At times, I find myself wondering whether it is even accurate to speak of “the United States government” as though it were a single, coherent entity.
What appears, increasingly, is something far more fractured. A collection of competing factions operating under the outward appearance of one unified constitutional machine. Agencies, offices, committees, contractors, intelligence elements, and political blocs often seem less like parts of a shared governing structure than rival centers of power, each protecting its own interests, guarding its own information, and, at times, undermining or surveilling one another.
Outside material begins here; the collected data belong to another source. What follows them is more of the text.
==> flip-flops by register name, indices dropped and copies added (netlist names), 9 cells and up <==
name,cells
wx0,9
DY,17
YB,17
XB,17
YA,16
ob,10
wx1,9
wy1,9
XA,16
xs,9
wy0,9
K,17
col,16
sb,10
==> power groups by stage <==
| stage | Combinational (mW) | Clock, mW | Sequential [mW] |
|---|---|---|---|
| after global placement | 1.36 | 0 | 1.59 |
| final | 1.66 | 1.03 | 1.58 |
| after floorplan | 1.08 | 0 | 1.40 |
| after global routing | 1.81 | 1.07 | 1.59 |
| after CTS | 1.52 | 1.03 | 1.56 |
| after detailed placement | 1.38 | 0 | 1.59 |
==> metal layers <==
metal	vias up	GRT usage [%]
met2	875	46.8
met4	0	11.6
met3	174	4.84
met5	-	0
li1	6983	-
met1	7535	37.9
This is an optimization exercise on Yosys and OpenROAD, whose aim is small area, not a production implementation.
Only simulation tests tie the RTL to the original design; equivalence was not proved.
Power and IR drop assume default switching activity.

## flow/design.v (module list and top-level ports; edited modules follow where they fit)
// module ipt_block: 921 lines
// module ipt_aoi222: 3 lines
// module ipt_nand2: 3 lines
// module ipt_a21oi: 3 lines
// module ipt_o21ai: 3 lines
// module ipt_dec: 17 lines
// module ipt_nor2: 3 lines
// module ipt_nand2b: 3 lines
// module ipt_decn: 12 lines
// module ipt_and2: 3 lines
// module ipt_a22o: 3 lines
module ipt_block (
    input  wire         clk,
    input  wire         rst,
    input  wire         cmd_valid,
    input  wire [63:0]  cmd_word,
    output wire         cmd_ready,
    input  wire         tick,
    output reg          resp_valid,
    output reg  [31:0]  resp_data,
    output reg          invoke_valid,
    output wire [31:0]  invoke_ref,
    output wire [138:0] irq_en,
    output wire [416:0] irq_pri,
    output wire [3:0]   exc_en,
    output wire [20:0]  exc_pri
);
  // ...
==> flow/flow/run.sh <==
#!/bin/bash
# Standard ORFS layout (the standard.sh) with these changes: ports are
# buffered with the smallest buffer cell, and clock tree synthesis uses
# clkbuf_8 cells in clusters of at most 14 sinks, with no dummy loads.
set -euo pipefail
bash standard.sh synth > synth_make.log 2>&1
bash standard.sh \
  "BUFFER_PORTS_ARGS=-buffer_cell sky130_fd_sc_hd__buf_1" \
  "CTS_ARGS=-sink_clustering_enable -repair_clock_nets -dont_use_dummy_load -buf_list sky130_fd_sc_hd__clkbuf_8 -sink_clustering_size 14 -sink_clustering_max_diameter 60" \
  finish > layout_make.log 2>&1
==> flow/standard.sh <==
#!/bin/bash
# synth_recipe.tcl (not shown) runs the flow's synth.tcl, then flattens the netlist and writes it again
# the make line also repeats each setting of config.mk as NAME=value (left out here)
make -C /OpenROAD-flow-scripts/flow DESIGN_CONFIG=/design/flow/config.mk WORK_HOME=/design/flow/orfs CLKGATE_MAP_FILE= SYNTH_SCRIPT=/design/flow/synth_recipe.tcl "${@:-finish}"
==> flow/config.mk <==
export PLATFORM = sky130hd
export DESIGN_NAME = ipt_block
export DESIGN_NICKNAME = ipt_block
export VERILOG_FILES = /design/flow/design.v
export SDC_FILE = /design/flow/constraint.sdc
export NUM_CORES = 4
export LEC_CHECK = 0
export CAP_MARGIN = 20
export CORE_MARGIN = 2
export CORE_UTILIZATION = 45
export SLEW_MARGIN = 20
export SYNTH_HIERARCHICAL = 1
==> flow/constraint.sdc <==
create_clock -name core_clock -period 8.0 [get_ports {clk}]
set_input_delay 1.6000 -clock core_clock [delete_from_list [all_inputs] [get_ports {clk}]]
set_output_delay 1.6000 -clock core_clock [all_outputs]
set_load 0.01 [all_outputs]
This design comes from an exercise in tuning for small area, a short achievable clock period and few clock cycles on the open sky130 flow, not from production work. Only simulation tests tie the RTL to the original design; equivalence was not proved.

==> flow/design.v (outline; a module is shown in full before it is edited, if it fits) <==
// module fpa2: 78 lines
// module fpm3: 82 lines
// module fp_sin3: 58 lines
// module fp_duty2: 59 lines
// module fp_qdiv: 57 lines
// module fp_incp2: 30 lines
// module mul24: 980 lines
// module cmul_inv2pi: 349 lines
// module sin_table: 267 lines
// module cbs_rtb: 367 lines
module cbs_rtb (
    input  wire          clk,
    input  wire          rst,
    input  wire          h_valid,
    input  wire [31:0]   h_data,
    output wire          ready,
    output reg           r_valid,
    output reg  [31:0]   r_data,
    input  wire          p_valid,
    input  wire [7:0]    p_data,
    input  wire          tick,
    output wire [31:0]   period_out,
    output wire [31:0]   duty_out
);
  // ...
==> flow/run.sh <==
#!/bin/bash
# synth_recipe.tcl (not shown) runs the flow's synth.tcl, then flattens the netlist and writes it again
# the make line also repeats each setting of config.mk as NAME=value (left out here)
make -C /OpenROAD-flow-scripts/flow DESIGN_CONFIG=/design/flow/config.mk WORK_HOME=/design/flow/orfs CLKGATE_MAP_FILE= SYNTH_SCRIPT=/design/flow/synth_recipe.tcl finish
==> flow/config.mk <==
export PLATFORM = sky130hd
export DESIGN_NAME = cbs_rtb
export DESIGN_NICKNAME = cbs_rtb
export VERILOG_FILES = /design/flow/design.v
export SDC_FILE = /design/flow/constraint.sdc
export NUM_CORES = 8
export LEC_CHECK = 0
export ABC_AREA = 1
export CAP_MARGIN = 20
export CORE_MARGIN = 2
export CORE_UTILIZATION = 40
export PLACE_DENSITY = 0.6
export SLEW_MARGIN = 20
export SYNTH_MEMORY_MAX_BITS = 65536
==> flow/constraint.sdc <==
create_clock -name core_clock -period 25.0 [get_ports {clk}]
set_input_delay 5.0000 -clock core_clock [delete_from_list [all_inputs] [get_ports {clk}]]
set_output_delay 5.0000 -clock core_clock [all_outputs]
set_load 0.01 [all_outputs]
This design comes from an exercise in tuning for small area on the open sky130 flow, not from production work.
Only simulation tests tie the RTL to the original design; equivalence was not proved.
Power figures rest on the tool's default switching activity, not on a simulated workload.

[design.v]
module nexa433_classifier (
    input  wire       clk_i,
    input  wire       rst_i,
    input  wire       tick_i,
    input  wire       sample_i,
    output reg  [2:0] ev             
);
    localparam [2:0] EV_NONE = 3'd0, EV_INVALID = 3'd1, EV_HIGH_SHORT = 3'd2,
                     EV_LOW_SHORT = 3'd3, EV_LOW_LONG = 3'd4, EV_SYNC = 3'd5,
                     EV_PAUSE = 3'd6;
    localparam integer HS_MIN = 3,  HS_MAX = 5;
    localparam integer LS_MIN = 5,  LS_MAX = 7;
    localparam integer LL_MIN = 22, LL_MAX = 26;
    localparam integer SY_MIN = 48, SY_MAX = 52;
    localparam integer END_THRESH = 60;
    localparam integer GUARD_CEIL = 70;
    reg [6:0] zero_run;
    reg [2:0] one_run;
    reg [2:0] last_ev;
    reg [6:0] zero_run_nxt;
    reg [2:0] one_run_nxt;
    always @* begin
        zero_run_nxt = zero_run;
        one_run_nxt  = one_run;
        ev           = EV_NONE;
        if (sample_i) begin
            zero_run_nxt = 7'd0;
            one_run_nxt  = (one_run >= HS_MAX + 1) ? one_run : one_run + 3'd1;
            if (zero_run >= LS_MIN && zero_run <= LS_MAX)
                ev = EV_LOW_SHORT;
            else if (zero_run >= LL_MIN && zero_run <= LL_MAX)
                ev = EV_LOW_LONG;
            else if (zero_run >= SY_MIN && zero_run <= SY_MAX)
                ev = EV_SYNC;
            else if (one_run_nxt > HS_MAX)
                ev = EV_INVALID;
            else if (one_run_nxt >= HS_MIN && one_run_nxt <= HS_MAX &&
                     last_ev != EV_HIGH_SHORT)
                ev = EV_HIGH_SHORT;
        end else begin
            one_run_nxt = 3'd0;
            if (zero_run < GUARD_CEIL) begin
                zero_run_nxt = zero_run + 7'd1;
                if (zero_run_nxt == END_THRESH)
                    ev = EV_PAUSE;
            end else begin
                ev = EV_INVALID;
            end
        end
    end
    always @(posedge clk_i) begin
        if (rst_i) begin
            zero_run <= 7'd0;
            one_run  <= 3'd0;
            last_ev  <= EV_NONE;
        end else if (tick_i) begin
            zero_run <= zero_run_nxt;
            one_run  <= one_run_nxt;
            if (ev != EV_NONE)
                last_ev <= ev;
        end
    end
endmodule
module nexa433_assembler (
    input  wire        clk_i,
    input  wire        rst_i,
    input  wire        tick_i,
    input  wire [2:0]  ev,
    output reg         raw_valid,    
    output wire [31:0] raw,          
    output reg  [1:0]  cause         
);
    localparam [2:0] EV_NONE = 3'd0, EV_INVALID = 3'd1, EV_HIGH_SHORT = 3'd2,
                     EV_LOW_SHORT = 3'd3, EV_LOW_LONG = 3'd4, EV_SYNC = 3'd5,
                     EV_PAUSE = 3'd6;
    localparam SEARCHING = 1'b0, ACCUMULATING = 1'b1;
    localparam [11:0] Q_BIT0 = {EV_HIGH_SHORT, EV_LOW_SHORT, EV_HIGH_SHORT, EV_LOW_LONG};
    localparam [11:0] Q_BIT1 = {EV_HIGH_SHORT, EV_LOW_LONG, EV_HIGH_SHORT, EV_LOW_SHORT};
    reg        mode;
    reg [2:0]  win0, win1, win2;        
    reg [1:0]  win_cnt;
    reg [31:0] acc;
    reg [5:0]  bit_cnt;
    reg        mode_nxt;
    reg [2:0]  win0_nxt, win1_nxt, win2_nxt;
    reg [1:0]  win_cnt_nxt;
    reg [31:0] acc_nxt;
    reg [5:0]  bit_cnt_nxt;
    reg [11:0] quartet;
    assign raw = acc;
    always @* begin
        mode_nxt    = mode;
        win0_nxt    = win0;
        win1_nxt    = win1;
        win2_nxt    = win2;
        win_cnt_nxt = win_cnt;
        acc_nxt     = acc;
        bit_cnt_nxt = bit_cnt;
        raw_valid   = 1'b0;
        cause       = 2'd0;
        quartet     = {win0, win1, win2, ev};
        if (mode == SEARCHING) begin
            if (ev == EV_SYNC) begin
                mode_nxt = ACCUMULATING;
                {win0_nxt, win1_nxt, win2_nxt} = 9'd0;
                win_cnt_nxt = 2'd0;
                acc_nxt     = 32'd0;
                bit_cnt_nxt = 6'd0;
            end
        end else begin
            case (ev)
                EV_INVALID: begin
                    mode_nxt = SEARCHING;
                    {win0_nxt, win1_nxt, win2_nxt} = 9'd0;
                    win_cnt_nxt = 2'd0;
                    acc_nxt     = 32'd0;
                    bit_cnt_nxt = 6'd0;
                    cause       = 2'd1;
                end
                EV_SYNC: begin
                    {win0_nxt, win1_nxt, win2_nxt} = 9'd0;
                    win_cnt_nxt = 2'd0;
                    acc_nxt     = 32'd0;
                    bit_cnt_nxt = 6'd0;
                end
                EV_HIGH_SHORT, EV_LOW_SHORT, EV_LOW_LONG: begin
                    if (win_cnt != 2'd3) begin
                        case (win_cnt)
                            2'd0: win0_nxt = ev;
                            2'd1: win1_nxt = ev;
                            default: win2_nxt = ev;
                        endcase
                        win_cnt_nxt = win_cnt + 2'd1;
                    end else begin
                        {win0_nxt, win1_nxt, win2_nxt} = 9'd0;
                        win_cnt_nxt = 2'd0;
                        if (quartet != Q_BIT0 && quartet != Q_BIT1) begin
                            mode_nxt    = SEARCHING;
                            acc_nxt     = 32'd0;
                            bit_cnt_nxt = 6'd0;
                            cause       = 2'd2;
                        end else if (bit_cnt == 6'd32) begin
                            mode_nxt    = SEARCHING;
                            acc_nxt     = 32'd0;
                            bit_cnt_nxt = 6'd0;
                            cause       = 2'd3;
                        end else begin
                            acc_nxt     = {acc[30:0], (quartet == Q_BIT1)};
                            bit_cnt_nxt = bit_cnt + 6'd1;
                        end
                    end
                end
                EV_PAUSE: begin
                    if (bit_cnt == 6'd32) begin
                        raw_valid = 1'b1;
                        mode_nxt  = SEARCHING;
                        {win0_nxt, win1_nxt, win2_nxt} = 9'd0;
                        win_cnt_nxt = 2'd0;
                        acc_nxt     = 32'd0;
                        bit_cnt_nxt = 6'd0;
                    end
                end
                default: ;
            endcase
        end
    end
    always @(posedge clk_i) begin
        if (rst_i) begin
            mode    <= SEARCHING;
            win0    <= EV_NONE;
            win1    <= EV_NONE;
            win2    <= EV_NONE;
            win_cnt <= 2'd0;
            acc     <= 32'd0;
            bit_cnt <= 6'd0;
        end else if (tick_i) begin
            mode    <= mode_nxt;
            win0    <= win0_nxt;
            win1    <= win1_nxt;
            win2    <= win2_nxt;
            win_cnt <= win_cnt_nxt;
            acc     <= acc_nxt;
            bit_cnt <= bit_cnt_nxt;
        end
    end
endmodule
module nexa433_filter (
    input  wire        clk_i,
    input  wire        rst_i,
    input  wire        tick_i,
    input  wire        raw_valid,
    input  wire [31:0] raw,
    output reg         accept,       
    output reg         dup           
);
    localparam [15:0] COOLDOWN_TICKS = 16'd8004;
    reg [15:0] cd_cnt;
    reg [31:0] last_raw;
    reg        last_valid;
    reg [15:0] cd1;
    reg [31:0] lraw1;
    reg        lv1;
    reg [15:0] cd_nxt;
    reg [31:0] last_raw_nxt;
    reg        last_valid_nxt;
    always @* begin
        cd1   = cd_cnt;
        lraw1 = last_raw;
        lv1   = last_valid;
        if (cd_cnt != 16'd0) begin
            cd1 = cd_cnt - 16'd1;
            if (cd1 == 16'd0) begin
                lraw1 = 32'd0;
                lv1   = 1'b0;
            end
        end
        cd_nxt         = cd1;
        last_raw_nxt   = lraw1;
        last_valid_nxt = lv1;
        accept         = 1'b0;
        dup            = 1'b0;
        if (raw_valid) begin
            if (lv1 && raw == lraw1) begin
                dup = 1'b1;
            end else begin
                accept         = 1'b1;
                last_raw_nxt   = raw;
                last_valid_nxt = 1'b1;
                cd_nxt         = COOLDOWN_TICKS;
            end
        end
    end
    always @(posedge clk_i) begin
        if (rst_i) begin
            cd_cnt     <= 16'd0;
            last_raw   <= 32'd0;
            last_valid <= 1'b0;
        end else if (tick_i) begin
            cd_cnt     <= cd_nxt;
            last_raw   <= last_raw_nxt;
            last_valid <= last_valid_nxt;
        end
    end
endmodule
module nexa433_decoder (
    input  wire        clk_i,
    input  wire        rst_i,
    input  wire        tick_i,
    input  wire        sample_i,
    output reg         ev_valid_o,
    output reg  [2:0]  ev_code_o,
    output reg         pkt_valid_o,
    output reg  [31:0] pkt_raw_o,
    output wire [25:0] device_id_o,
    output wire        group_o,
    output wire        on_off_o,
    output wire [1:0]  channel_o,
    output wire [1:0]  unit_o,
    output reg         dup_o,
    output reg  [1:0]  inv_o
);
    wire [2:0]  ev;
    wire        raw_valid;
    wire [31:0] raw;
    wire [1:0]  cause;
    wire        accept;
    wire        dup;
    nexa433_classifier u_classifier (
        .clk_i(clk_i), .rst_i(rst_i), .tick_i(tick_i), .sample_i(sample_i),
        .ev(ev)
    );
    nexa433_assembler u_assembler (
        .clk_i(clk_i), .rst_i(rst_i), .tick_i(tick_i), .ev(ev),
        .raw_valid(raw_valid), .raw(raw), .cause(cause)
    );
    nexa433_filter u_filter (
        .clk_i(clk_i), .rst_i(rst_i), .tick_i(tick_i),
        .raw_valid(raw_valid), .raw(raw),
        .accept(accept), .dup(dup)
    );
    always @(posedge clk_i) begin
        if (rst_i) begin
            ev_valid_o  <= 1'b0;
            ev_code_o   <= 3'd0;
            pkt_valid_o <= 1'b0;
            pkt_raw_o   <= 32'd0;
            dup_o       <= 1'b0;
            inv_o       <= 2'd0;
        end else if (tick_i) begin
            ev_valid_o  <= 1'b1;
            ev_code_o   <= ev;
            pkt_valid_o <= accept;
            if (accept)
                pkt_raw_o <= raw;
            dup_o       <= dup;
            inv_o       <= cause;
        end else begin
            ev_valid_o  <= 1'b0;
            pkt_valid_o <= 1'b0;
            dup_o       <= 1'b0;
            inv_o       <= 2'd0;
        end
    end
    assign device_id_o = pkt_raw_o[31:6];
    assign group_o     = pkt_raw_o[5];
    assign on_off_o    = pkt_raw_o[4];
    assign channel_o   = pkt_raw_o[3:2];
    assign unit_o      = pkt_raw_o[1:0];
endmodule
[run.sh]
#!/bin/bash
# synth_recipe.tcl (not shown) runs the flow's synth.tcl, then flattens the netlist and writes it again
# the make line also repeats each setting of config.mk as NAME=value (left out here)
make -C /OpenROAD-flow-scripts/flow DESIGN_CONFIG=/design/flow/config.mk WORK_HOME=/design/flow/orfs CLKGATE_MAP_FILE= SYNTH_SCRIPT=/design/flow/synth_recipe.tcl finish
[constraint.sdc]
create_clock -name core_clock -period 10.0 [get_ports {clk_i}]
set_input_delay 2.0000 -clock core_clock [delete_from_list [all_inputs] [get_ports {clk_i}]]
set_output_delay 2.0000 -clock core_clock [all_outputs]
set_load 0.01 [all_outputs]
[config.mk]
export PLATFORM = sky130hd
export DESIGN_NAME = nexa433_decoder
export DESIGN_NICKNAME = nexa433_decoder
export VERILOG_FILES = /design/flow/design.v
export SDC_FILE = /design/flow/constraint.sdc
export NUM_CORES = 4
export LEC_CHECK = 0
export CAP_MARGIN = 20
export CORE_MARGIN = 2
export CORE_UTILIZATION = 40
export SLEW_MARGIN = 20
That should trouble every American. A republic cannot function properly if its own institutional machinery is so compartmentalized, adversarial, and opaque that even elected officials struggle to determine who holds authority, who controls information, and who is accountable for decisions made in the public’s name.
Yet whenever serious attempts are made to examine this problem, they are often dismissed as conspiratorial speculation or unserious paranoia. That dismissal has become a kind of protective reflex. It prevents scrutiny before scrutiny can even begin.
I find that profoundly disturbing.
It may also be one of the central reasons the UFO cover-up, or at minimum the long-standing concealment of the government’s true knowledge of the Phenomenon, has endured for so many years. A fragmented state can hide things from the public. But more dangerously, it can hide things from itself.
And once that becomes possible, democratic oversight becomes not merely difficult, but almost ornamental.